1. Prompts evolve with the codebase. Early prompts in a project are broad and generative -- "create a project structure," "implement authentication." As the codebase grows, prompts become narrow and specific -- "add rate limiting to the login endpoint," "fix the currency conversion for Japanese Yen edge case." The skill of vibe coding is knowing when to use each type.
2. Architecture decisions matter more than code quality. An AI assistant can refactor poorly written code in seconds. It cannot easily fix a fundamental architecture mistake, such as choosing the wrong database, coupling modules that should be independent, or skipping input validation at the API boundary. The human's most important contribution is making good architecture decisions upfront.
3. Testing is not optional. Every capstone project includes a comprehensive testing strategy not because it is academically expected, but because AI-generated code contains subtle bugs that only testing reveals. The combination of AI-generated code and AI-generated tests is more reliable than either alone.

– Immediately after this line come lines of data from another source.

<file path="src/design/asc_pkg.sv">
// ----------------------------------------------------------------------------
// Arctangent soft clipper package
// Shared widths, beat types, register indexes and the CORDIC angle table.
// ----------------------------------------------------------------------------
package asc_pkg;

	localparam int SAMPLE_W          = 16;
	localparam int CFG_W             = 24;
	localparam int CFG_IDX_W         = 1;
	localparam int XY_W              = 42;
	localparam int Z_W               = 32;
	localparam int TABLE_LEN         = 24;
	localparam int CORDIC_STAGES_DEF = 16;

	localparam logic [CFG_IDX_W-1:0] CFG_DRIVE_GAIN   = 1'b0;
	localparam logic [CFG_IDX_W-1:0] CFG_OUTPUT_SCALE = 1'b1;

	localparam logic [CFG_W-1:0] DRIVE_GAIN_RST   = 24'd16;
	localparam logic [CFG_W-1:0] OUTPUT_SCALE_RST = 24'd16384000;

	typedef struct packed {
		logic signed [SAMPLE_W-1:0] left_in;
		logic signed [SAMPLE_W-1:0] right_in;
		logic                       last_in;
	} asc_in_t;

	typedef struct packed {
		logic signed [SAMPLE_W-1:0] left_out;
		logic signed [SAMPLE_W-1:0] right_out;
		logic                       last_out;
	} asc_out_t;

	typedef struct packed {
		logic signed [XY_W-1:0] x;
		logic signed [XY_W-1:0] y;
		logic signed [Z_W-1:0]  z;
	} asc_vec_t;

	function automatic logic signed [Z_W-1:0] atan_tab(input int idx);
		logic signed [Z_W-1:0] t;
		case (idx)
			0:       t = 32'sd843314857;
			1:       t = 32'sd497837829;
			2:       t = 32'sd263043837;
			3:       t = 32'sd133525159;
			4:       t = 32'sd67021687;
			5:       t = 32'sd33543516;
			6:       t = 32'sd16775851;
			7:       t = 32'sd8388437;
			8:       t = 32'sd4194283;
			9:       t = 32'sd2097149;
			10:      t = 32'sd1048576;
			11:      t = 32'sd524288;
			12:      t = 32'sd262144;
			13:      t = 32'sd131072;
			14:      t = 32'sd65536;
			15:      t = 32'sd32768;
			16:      t = 32'sd16384;
			17:      t = 32'sd8192;
			18:      t = 32'sd4096;
			19:      t = 32'sd2048;
			20:      t = 32'sd1024;
			21:      t = 32'sd512;
			22:      t = 32'sd256;
			23:      t = 32'sd128;
			default: t = '0;
		endcase
		return t;
	endfunction

endpackage

</file>
<file path="src/design/asc_cordic_cell.sv">
// ----------------------------------------------------------------------------
// CORDIC cell
// One vectoring micro-rotation with a fixed shift, registered towards the
// next cell of the chain.
// ----------------------------------------------------------------------------
module asc_cordic_cell #(
	parameter int STAGE = 0
) (
	input  logic              clk,
	input  asc_pkg::asc_vec_t vec,
	output asc_pkg::asc_vec_t vec_q
);

	localparam logic signed [asc_pkg::Z_W-1:0] ANGLE = asc_pkg::atan_tab(STAGE);

	logic signed [asc_pkg::XY_W-1:0] dx;
	logic signed [asc_pkg::XY_W-1:0] dy;

	assign dx = vec.y >>> STAGE;
	assign dy = vec.x >>> STAGE;

	always_ff @(posedge clk) begin
		if (!vec.y[asc_pkg::XY_W-1]) begin
			vec_q.x <= vec.x + dx;
			vec_q.y <= vec.y - dy;
			vec_q.z <= vec.z + ANGLE;
		end else begin
			vec_q.x <= vec.x - dx;
			vec_q.y <= vec.y + dy;
			vec_q.z <= vec.z - ANGLE;
		end
	end

endmodule

</file>
<file path="config.mk">
export PLATFORM = sky130hd
export DESIGN_NAME = asc_cordic_cell
export DESIGN_NICKNAME = d
export VERILOG_FILES = /design/src/design/asc_pkg.sv /design/src/design/asc_cordic_cell.sv
export SDC_FILE = /design/constraint.sdc
export NUM_CORES = 1
export LEC_CHECK = 0
export BUFFER_PORTS_ARGS = -buffer_cell sky130_fd_sc_hd__buf_2
export CAP_MARGIN = 15
export CORE_MARGIN = 2
export CORE_UTILIZATION = 52
export CTS_BUF_LIST = sky130_fd_sc_hd__clkbuf_4
export DETAILED_ROUTE_END_ITERATION = 6
export GPL_TIMING_DRIVEN = 0
export PLACE_DENSITY = 0.76
export SYNTH_ARGS = -nofsm -noshare
export SYNTH_HDL_FRONTEND = slang
export SYNTH_SLANG_ARGS = --single-unit
export TNS_END_PERCENT = 10
</file>
<file path="constraint.sdc">
create_clock -name clk -period 8.65 [get_ports clk]
set_clock_uncertainty 0.15 [all_clocks]
set_input_delay 0.4325 -clock clk [delete_from_list [all_inputs] [get_ports clk]]
set_output_delay 0.4325 -clock clk [all_outputs]
set_load 0.05 [all_outputs]
</file>
==> flow_metrics.tcl, run 1 <==
set metrics [dict create \
    dr.pass1.iters 7 \
    rows 54 \
    grt_pass1_vias 11800 \
    area_growth_pct 16.3 \
    syn_nets 1799 \
    yosys_register_bits 115 \
    period_share_pct 48.8 \
    largest_reg_flops 115 \
    grt_pass1_wl_um 65000 \
    synthCells 1509 \
    synth_edf_count 0 \
    cts_tree "done" \
    peakVddDrop_uv 127 \
    cts_sinks 115 \
    setup_violations 0 \
    max_freq_mhz 237 \
    port_buffers 232 \
    hold_slack_ns 0.0393 \
    async_reset_ff_share_pct 0 \
    vias 12400 \
    relSlewSlack_pct 25.2 \
    post_cts_buffers 0 \
    power.leakage_nw 6.42 \
    start_util_pct 53.1 \
    synthDistinctLibCells 79 \
    clockPowerShare_pct 19.7 \
    final_nets 2053 \
    pwr-share-seq_pct 26.7 \
    violations "DRC" \
    status "finished, violations left" \
    layout-drive-gt1-share_pct 17.5 \
    power_density_nw_per_um2 190 \
    worst_slack_ns 4.43 \
    worst_pin_slew_ns 1.12 \
    die_h_um 153 \
    viasPerCell 6.03 \
    track_usage_pct 34.9 \
    top_regs "vec_q x115" \
    report.final.hold_viol_count 0 \
    synth_ff_type "dfxtp_1" \
    place_congestion 1.01 \
    power_switching_share_pct 50.5 \
    maxCapViolations 0 \
    syn_area_um2 11600 \
    hp-class "in2reg" \
    synth.yosys.warnings 0 \
    grt_max_degree 26 \
    maxSlewViolCount 0 \
    htree_levels 4 \
    cp_data_required_time_ns 8.96 \
    fin_crit_ns 4.22 \
    rsz0062_at_grt "false" \
    die-area_um2 23500 \
    core_um2 21800 \
    first_iter_violations 1328 \
    arrival_ns 4.53 \
    comb_power_share_pct 53.6 \
    avgSynthCellArea_um2 7.68 \
    ios 233 \
    overflow 0 \
    clk_pin_slew_worst_paths_ns 0.14 \
    cts_root_buf "clkbuf_4" \
    cts_buffers 17 \
    cp-start-kind "primary input" \
    finalSetupTns_ns 0 \
    yosysSeqAreaShare_pct 19.9 \
    place_ws_ns 4.21 \
    cp-end-kind "flip-flop" \
    clockBufferDepth 2 \
    hpwl_um 33800 \
    regMostFlops "vec_q" \
    switching_power_mw 1.30 \
    drt_wl_total_um 42700 \
    antenna_left 0 \
    drcViolationCount 3 \
    fp.dieW_um 153 \
    crit_type "in2reg" \
    antenna_found_initial 1 \
    p_int_mw 1.27 \
    wl_per_cell_um 20.7 \
    worstPathMaxFanout 6 \
]
per-stage QoR:
stage	std cells	area [um2]	power (mW)	utilization, %
6_report	2059	13500	2.56	61.8
5_1_grt	2059	13500	2.67	61.8
4_1_cts	2056	13500	2.55	61.7
3_5_place_dp	2021	13100	2.04	60.1
3_3_place_gp	2021	13100	2.04	60.1
2_1_floorplan	1509	11600	1.69	-
synth_stat cells (4+ instances only):
cell type	count	area (um2)
a211oi_1	19	143
a21boi_0	4	30.0
a21o_1	41	308
a21oi_1	187	936
a221o_1	6	60.1
a221oi_1	7	61.3
a31oi_1	17	106
and2_1	5	31.3
and3_1	9	56.3
buf_1	11	41.3
buf_2	13	65.1
clkbuf_1	31	116
dfxtp_1	115	2300
fa_1	4	80.1
ha_1	169	2110
inv_1	129	484
inv_2	4	15.0
mux2i_1	17	170
nand2_1	89	334
nand2b_1	20	125
nand3_1	22	110
nand4_1	19	119
nor2_1	109	409
nor2b_1	25	156
nor3_1	26	130
nor4_1	11	68.8
o211ai_1	20	150
o21a_1	18	135
o21ai_0	93	465
o21ai_1	18	90.1
o21bai_1	32	240
o31a_1	8	70.1
o31ai_1	21	158
or2_2	5	31.3
or3_1	6	37.5
or4_1	4	30.0
xnor2_1	86	753
xor2_1	20	175
area by class of cell:
type / count / area, um2
Timing Repair Buffer: 235 / 1190
Clock buffer: 18 / 135
Tap cell: 280 / 350
Sequential cell: 115 / 2300
Fill cell: 2045 / 8340
Antenna cell: 3 / 7.51
Buffer: 59 / 262
Multi-Input combinational cell: 1200 / 8530
Inverter: 135 / 507
Clock inverter: 14 / 201
power by group through the flow:
stage,clock [mW],sequential [mW],combinational [mW]
finish,0.505,0.684,1.37
CTS,0.508,0.685,1.35
global placement,0,0.693,1.34
detailed placement,0,0.696,1.35
floorplan,0,1.15,0.540
global route,0.526,0.695,1.45
what timing repair did:
| action | 4_1_cts | 5_1_grt |
|---|---|---|
| gates resized for setup | 0 | 0 |
| hold endpoints to repair | 4 | 0 |
| hold buffers | 3 | 0 |
routing by layer:
layer | GRT usage [%] | vias up | part of all wire, %
li1 | - | 5872 | -
met1 | 45.1 | 5750 | 41
met2 | 60.5 | 709 | 47
met3 | 5.25 | 92 | 9.0
met4 | 9.74 | 0 | 2.5
met5 | 0 | - | 0
kinds of logic (layout without fill, tap and decap cells):
| kind of cell | after synthesis | in the layout | synth area share (%) |
|---|---|---|---|
| simple gates | 364 | 364 | 15.2 |
| compound gates | 540 | 540 | 30.0 |
| buf+inv | 194 | 461 | 6.61 |
| other cells | 0 | 3 | 0 |
| flops | 115 | 115 | 19.9 |
| mux | 17 | 17 | 1.47 |
| fa+ha+maj | 173 | 173 | 18.9 |
| xor+xnor | 106 | 106 | 8.01 |
cells in the final DEF, fill, tap and decap left out, types with 5 or more instances in the layout:
master | netlist | layout
o21a_1 | 18 | 18
buf_1 | 11 | 11
o21ai_0 | 93 | 93
a31oi_1 | 17 | 17
and3_1 | 9 | 9
inv_1 | 129 | 129
o21ai_1 | 18 | 18
a221o_1 | 6 | 6
clkbuf_4 | 0 | 18
a21o_1 | 41 | 41
buf_2 | 13 | 245
o211ai_1 | 20 | 20
nand4_1 | 19 | 19
or2_2 | 5 | 5
dfxtp_1 | 115 | 115
o31a_1 | 8 | 8
a211oi_1 | 19 | 19
mux2i_1 | 17 | 17
a221oi_1 | 7 | 7
nor4_1 | 11 | 11
xnor2_1 | 86 | 86
o21bai_1 | 32 | 32
or3_1 | 6 | 6
nor2b_1 | 25 | 25
clkbuf_1 | 31 | 30
xor2_1 | 20 | 20
nand2_1 | 89 | 89
and2_1 | 5 | 5
nor3_1 | 26 | 26
ha_1 | 169 | 169
o31ai_1 | 21 | 21
a21oi_1 | 187 | 187
nor2_1 | 109 | 109
nand2b_1 | 20 | 20
nand3_1 | 22 | 22
worst paths after layout:
path,start,end,depth (start not counted)
max,vec[74],vec_q[114],14
min,vec[2],vec_q[2],3
worst max-delay path, cell delays in order:
cell	delay (ns)
dlygate4sd3_1	0.55
buf_2	0.14
inv_1	0.04
ha_1	0.20
fa_1	0.46
nor2b_1	0.16
o21ai_1	0.11
o211ai_2	0.37
a21oi_1	0.25
o41ai_2	0.68
a21boi_0	0.51
o21ai_0	0.34
o211ai_1	0.14
xnor2_1	0.15
No activity file was read; power rests on OpenSTA's default activity.
==> run 2: changes to the inputs <==
Clock period 8.65 ns to 4.3 ns, I/O delays scaled along.
==> run 2 against run 1 <==
Compared with the run above:
- the run now ends clean
- global-route usage up 0.70 points
- cell count is 1.8% higher
- worst hold slack got worse by 0.011 ns
- sequential cell count unchanged
- cell area grew 2.9%
- die area unchanged
- critical path depth did not move
- first-iteration DRC count is 5.0% higher
- core utilization is 1.8 points higher
- wire length increased by 1.7%
- critical path type unchanged
- highest routed layer unchanged
==> flow_metrics.tcl, run 2 (synthesized netlist as in run 1, its figures left out) <==
set metrics [dict create \
    status "finished, final reports clean" \
    nFillCells 1984 \
    ios 233 \
    maxCapViolations 0 \
    track_usage_pct 35.6 \
    hpwl_um 33800 \
    wl_met3_um 3830 \
    arrival_ns 4.29 \
    wl_per_cell_um 20.7 \
    placed_area_um2 13100 \
    peakVddDrop_uv 255 \
    setup_violations 0 \
    area_growth_pct 19.6 \
    report.final.hold_viol_count 0 \
    port_buffers 232 \
    power.leakage_nw 6.58 \
    regMostFlops "vec_q" \
    cp-end-kind "flip-flop" \
    rsz0062_at_grt "false" \
    core_um2 21800 \
    routed.top_layer "met4" \
    vias 12600 \
    cts_sinks 115 \
    htree_levels 4 \
    antenna_left 0 \
    period_share_pct 92.6 \
    die_h_um 153 \
    start_util_pct 53.1 \
    rows 54 \
    top_regs "vec_q x115" \
    place_congestion 1.01 \
    maxSlewViolCount 0 \
    largest_reg_flops 115 \
    fp.dieW_um 153 \
    grt_pass1_wl_um 66400 \
    hold_slack_ns 0.0285 \
    fin_area_um2 13900 \
    wl_met2_um 20600 \
    max_freq_mhz 251 \
    drcViolationCount 0 \
    power_density_nw_per_um2 375 \
    post_cts_buffers 0 \
    cp_top_family "compound AO/OA/AOI/OAI gates" \
    overflow 0 \
    fin_crit_ns 3.98 \
    slowest_delay_ns 0.66 \
    dr.pass1.iters 6 \
    viasPerCell 6.03 \
    drt_wl_total_um 43400 \
    final_cell_mix "245 x buf_2, 187 x a21oi_1, 169 x ha_1" \
    cts_resized 0 \
    clk_pin_slew_worst_paths_ns 0.12 \
    clockBufferDepth 2 \
    grt_max_degree 26 \
    relSlewSlack_pct 28.4 \
    utilization_pct 63.5 \
    worstPathMaxFanout 6 \
    crit_buf_inv 3 \
    antenna_found_initial 1 \
    grt_pass1_vias 12100 \
    crit_type "in2reg" \
    cp_data_required_time_ns 4.61 \
    layout-drive-gt1-share_pct 17.0 \
    cts_root_buf "clkbuf_4" \
    cts_tree "done" \
    cts_buffers 17 \
    first_iter_violations 1395 \
    hp-class "in2reg" \
    worst_pin_slew_ns 1.07 \
    final_nets 2091 \
    p_total_mw 5.21 \
    cp-start-kind "primary input" \
    worstPathCellList "dlygate4sd3_1, buf_2, inv_1, ha_1, fa_1, nor2b_1, o21ai_1, o211ai_2, a21oi_1, o41ai_2, a21boi_0, o21ai_0, o211ai_1, xnor2_1" \
    layout_commonest_cell "buf_2" \
    die-area_um2 23500 \
    wl_met1_um 17700 \
    cp_slowest_cell "o41ai_2" \
]
[run 2: changes by cell type in the layout (fill, tap and decap cells not counted)]
cell | before | now
dlygate4sd3_1 | 3 | 42
clkbuf_2 | 1 | 0
[run 2: power breakdown]
| part | leakage, nW | internal [mW] | switching (mW) |
|---|---|---|---|
| Combinational | 5.43 | 0.793 | 2.02 |
| Sequential | 0.970 | 1.32 | 0.0617 |
| Clock | 0.174 | 0.475 | 0.540 |
| Total | 6.58 | 2.59 | 2.62 |
[run 2: what timing repair did]
| action | in CTS | in global routing |
|---|---|---|
| endpoints found under the setup margin | 0 | 2 |
| hold buffers | 42 | 0 |
| endpoints found under the hold margin | 36 | 0 |
[run 2: area by class of cell]
class	count	area [um2]	area share, %
clock inverters	14	201	1.45
well taps	280	350	2.53
plain buffers	58	256	1.85
multi-input cells	1200	8530	61.5
inverters	135	507	3.65
repair buffers	274	1580	11.4
flip-flops and latches	115	2300	16.6
clock buffers	18	135	0.974
diodes	3	7.51	0.0541
[run 2: per-layer routing]
layer | vias to the layer above | track usage [%]
met5 | - | 0
met3 | 104 | 5.19
met1 | 5846 | 45.5
met4 | 0 | 10.3
met2 | 746 | 62.3
li1 | 5946 | -
[run 2: worst paths after layout]
path	from	slack, ns	end	depth (start not counted)
setup / recovery	vec[74]	0.32	vec_q[114]	14
hold / removal	vec[14]	0.03	vec_q[15]	4
[run 2: stage by stage]
| stage | TNS [ns] | setup slack [ns] | instances |
|---|---|---|---|
| 2_1_floorplan | 0 | 1.25 | 1509 |
| 3_3_place_gp | -3.70 | -0.506 | 2021 |
| 3_5_place_dp | 0 | 0.0820 | 2021 |
| 4_1_cts | 0 | 0.162 | 2095 |
| 5_1_grt | 0 | 0.154 | 2097 |
| 6_report | 0 | 0.317 | 2097 |
==> run 3: changes to the inputs <==
Settings changed: PLACE_DENSITY 0.76 to 0.72.
==> run 3 against run 2 <==
Compared with the run above:
- the run now ends with DRC left
- global-route usage is 0.23 points lower
- sequential cell count is the same
- largest power group unchanged
- critical path depth shrank 2
- clock power is 14% lower
- die area did not move
- setup slack improved by 0.037 ns
- maximum frequency grew 0.93%
- cell count shrank 0.24%
==> flow_metrics.tcl, run 3 (synthesized netlist as in run 1, its figures left out) <==
set metrics [dict create \
    status "finished, violations left" \
    violations "DRC" \
    ff_latch_area_um2 2300 \
    grt_max_degree 26 \
    multiInputGateArea_um2 8530 \
    htree_levels 4 \
    start_util_pct 53.1 \
    rows 54 \
    die_h_um 153 \
    clockBufferDepth 2 \
    grt_pass1_wl_um 66300 \
    report.final.hold_viol_count 0 \
    period_share_pct 91.8 \
    layout_commonest_cell "buf_2" \
    power_density_nw_per_um2 369 \
    final_cell_mix "245 x buf_2, 187 x a21oi_1, 169 x ha_1" \
    viasPerCell 6.04 \
    hp-class "in2reg" \
    cp-end-kind "flip-flop" \
    cts_sinks 115 \
    fin_crit_ns 3.95 \
    first_iter_violations 1381 \
    cts_resized 0 \
    place_ws_ns 0.0266 \
    cts_root_buf "clkbuf_4" \
    max_freq_mhz 253 \
    peakVddDrop_uv 303 \
    area_growth_pct 18.8 \
    cts_buffers 17 \
    vias 12600 \
    grt_pass1_vias 12200 \
    rsz0062_at_grt "false" \
    clk_pin_slew_worst_paths_ns 0.13 \
    core_um2 21800 \
    maxSlewViolCount 0 \
    nFillCells 2057 \
    cp-start-kind "primary input" \
    dr.pass1.iters 7 \
    worstPathMaxFanout 32 \
    drt_wl_total_um 43200 \
    setup_violations 0 \
    track_usage_pct 35.4 \
    post_layout_nonfiller_instances 2092 \
    cts_tree "done" \
    overflow 0 \
    antenna_left 0 \
    layout-drive-gt1-share_pct 17.1 \
    worst_pin_slew_ns 1.12 \
    wl_per_cell_um 20.6 \
    drcViolationCount 1 \
    utilization_pct 63.1 \
    fp.dieW_um 153 \
    crit_type "in2reg" \
    largest_reg_flops 115 \
    worst_slack_ns 0.354 \
    final_nets 2087 \
    top_regs "vec_q x115" \
    ios 233 \
    regMostFlops "vec_q" \
    dpl.cell_count 2021 \
    maxCapViolations 0 \
    arrival_ns 4.26 \
    place_congestion 0.983 \
    p_total_mw 5.08 \
    cp_data_required_time_ns 4.62 \
    relSlewSlack_pct 25.4 \
    die-area_um2 23500 \
    hpwl_um 33800 \
    antenna_found_initial 1 \
    power.leakage_nw 6.54 \
    port_buffers 232 \
]
## run 3: cell types whose count changed in the layout (fill, tap and decap cells not counted)
cell | previous run | this run
bufinv_16 | 4 | 2
clkbuf_4 | 18 | 20
diode_2 | 3 | 2
inv_6 | 3 | 1
clkinvlp_4 | 2 | 3
dlygate4sd3_1 | 42 | 38
clkinv_4 | 4 | 3
clkinv_2 | 1 | 3
## run 3: repair_timing
item	CTS	global route
setup endpoints to repair	0	1
hold buffers	38	0
endpoints found under the hold margin	32	0
setup buffers	0	0
## run 3: worst max-delay path, cell delays in order
cell and delay, ns:
buf_2 0.27, inv_2 0.70, ha_1 0.41, a21oi_1 0.32
and2_1 0.20, nand4b_1 0.23, a31oi_1 0.53, o21ai_1 0.23
a221oi_1 0.30, o21bai_1 0.15, xnor2_1 0.14, dlygate4sd3_1 0.55
## run 3: final timing paths
kind / startpoint / endpoint / slack (ns) / cells after the start
setup / recovery: vec[73] / vec_q[31] / 0.35 / 12
hold / removal: vec[75] / vec_q[33] / 0.003 / 3
## run 3: final cells by class
| type | count | area share [%] |
|---|---|---|
| multi-input combinational | 1200 | 61.9 |
| antenna | 2 | 0.0363 |
| timing repair buffer | 270 | 11.2 |
| inverter | 135 | 3.68 |
| tap | 280 | 2.54 |
| sequential | 115 | 16.7 |
| clock buffer | 20 | 1.09 |
| buffer | 58 | 1.86 |
| clock inverter | 12 | 0.963 |
## run 3: metrics by stage
step / hold WS (ns) / setup TNS, ns / instance area, um2
after global placement: 0.273 / -3.25 / 13100
after floorplan: 0.162 / 0 / 11600
after detailed placement: 0.288 / 0 / 13100
after global routing: 0.00692 / 0 / 13800
after CTS: 0.00227 / 0 / 13800
final: 0.00254 / 0 / 13800
## run 3: metal layers
metal,part of all wire (%),track usage [%]
met1,41,45.6
met5,0,0
met2,46,59.4
met4,3.7,12.6
met3,9.0,6.29
## run 3: where the power goes
| part | leakage, nW | internal [mW] | total [mW] | switching (mW) |
|---|---|---|---|---|
| logic | 5.42 | 0.789 | 2.81 | 2.02 |
| registers | 0.970 | 1.32 | 1.38 | 0.0646 |
| clock network | 0.149 | 0.364 | 0.881 | 0.517 |
| total | 6.54 | 2.47 | 5.08 | 2.60 |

4. The human remains essential. Despite the ambition of the multi-agent project, every workflow includes human approval gates. The user reviews requirements before architecture begins, reviews architecture before coding begins, and reviews code before deployment. Vibe coding does not remove the human from the loop -- it elevates the human to a supervisory role where their judgment has the most impact.
5. Integration is the hard part. Each individual component -- an API endpoint, a database model, a React component, a transformation function -- is straightforward to generate with AI. The challenge is making them work together. Consistent naming conventions, compatible data formats, proper error propagation across layers, correct authentication token handling -- these integration concerns require careful prompting and diligent testing.
Final Thought: These capstone projects are intentionally ambitious. You may not build all three, and the ones you build may look different from the descriptions here. That is fine. The goal is not to reproduce these projects exactly, but to demonstrate that vibe coding skills scale to real-world complexity. Whatever you build, the process will be the same: define clear requirements, make deliberate architecture choices, generate code through structured prompts, verify correctness through testing, and deploy with confidence. Those skills, practiced across 41 chapters, are what make you a vibe coder.
Chapter Summary
This chapter presented three comprehensive capstone projects that integrate skills from across the entire book:
-
TaskFlow (Full-Stack SaaS Application) demonstrated how vibe coding produces production-quality web applications with authentication, subscription management, team collaboration, and interactive dashboards. The project integrated frontend development, backend API design, database modeling, security practices, and deployment configuration.
-
DataLens (Data Pipeline and Analytics Platform) showed how vibe coding handles data-intensive applications with pluggable data connectors, configurable transformation pipelines, analytical storage schemas, and interactive dashboards. The project emphasized data correctness, pipeline reliability, and query performance.
-
CodeForge (Multi-Agent Development Tool) pushed into the frontier of AI-assisted development by building a system that orchestrates multiple specialized AI agents to collaboratively develop software. The project demonstrated advanced patterns including state machines, review-revise loops, and human-in-the-loop approval gates.
Across all three projects, common themes emerged: the importance of clear requirements, the critical role of architecture decisions, the necessity of comprehensive testing, and the irreplaceable value of human judgment at key decision points. Vibe coding does not replace software engineering discipline -- it amplifies it.
Looking Ahead
In Chapter 42, the final chapter, we step back from technical details to reflect on the vibe coding mindset as a whole. We examine how the practices and principles you have learned throughout this book fit together into a coherent philosophy for working with AI, and we look ahead to how this field will continue to evolve.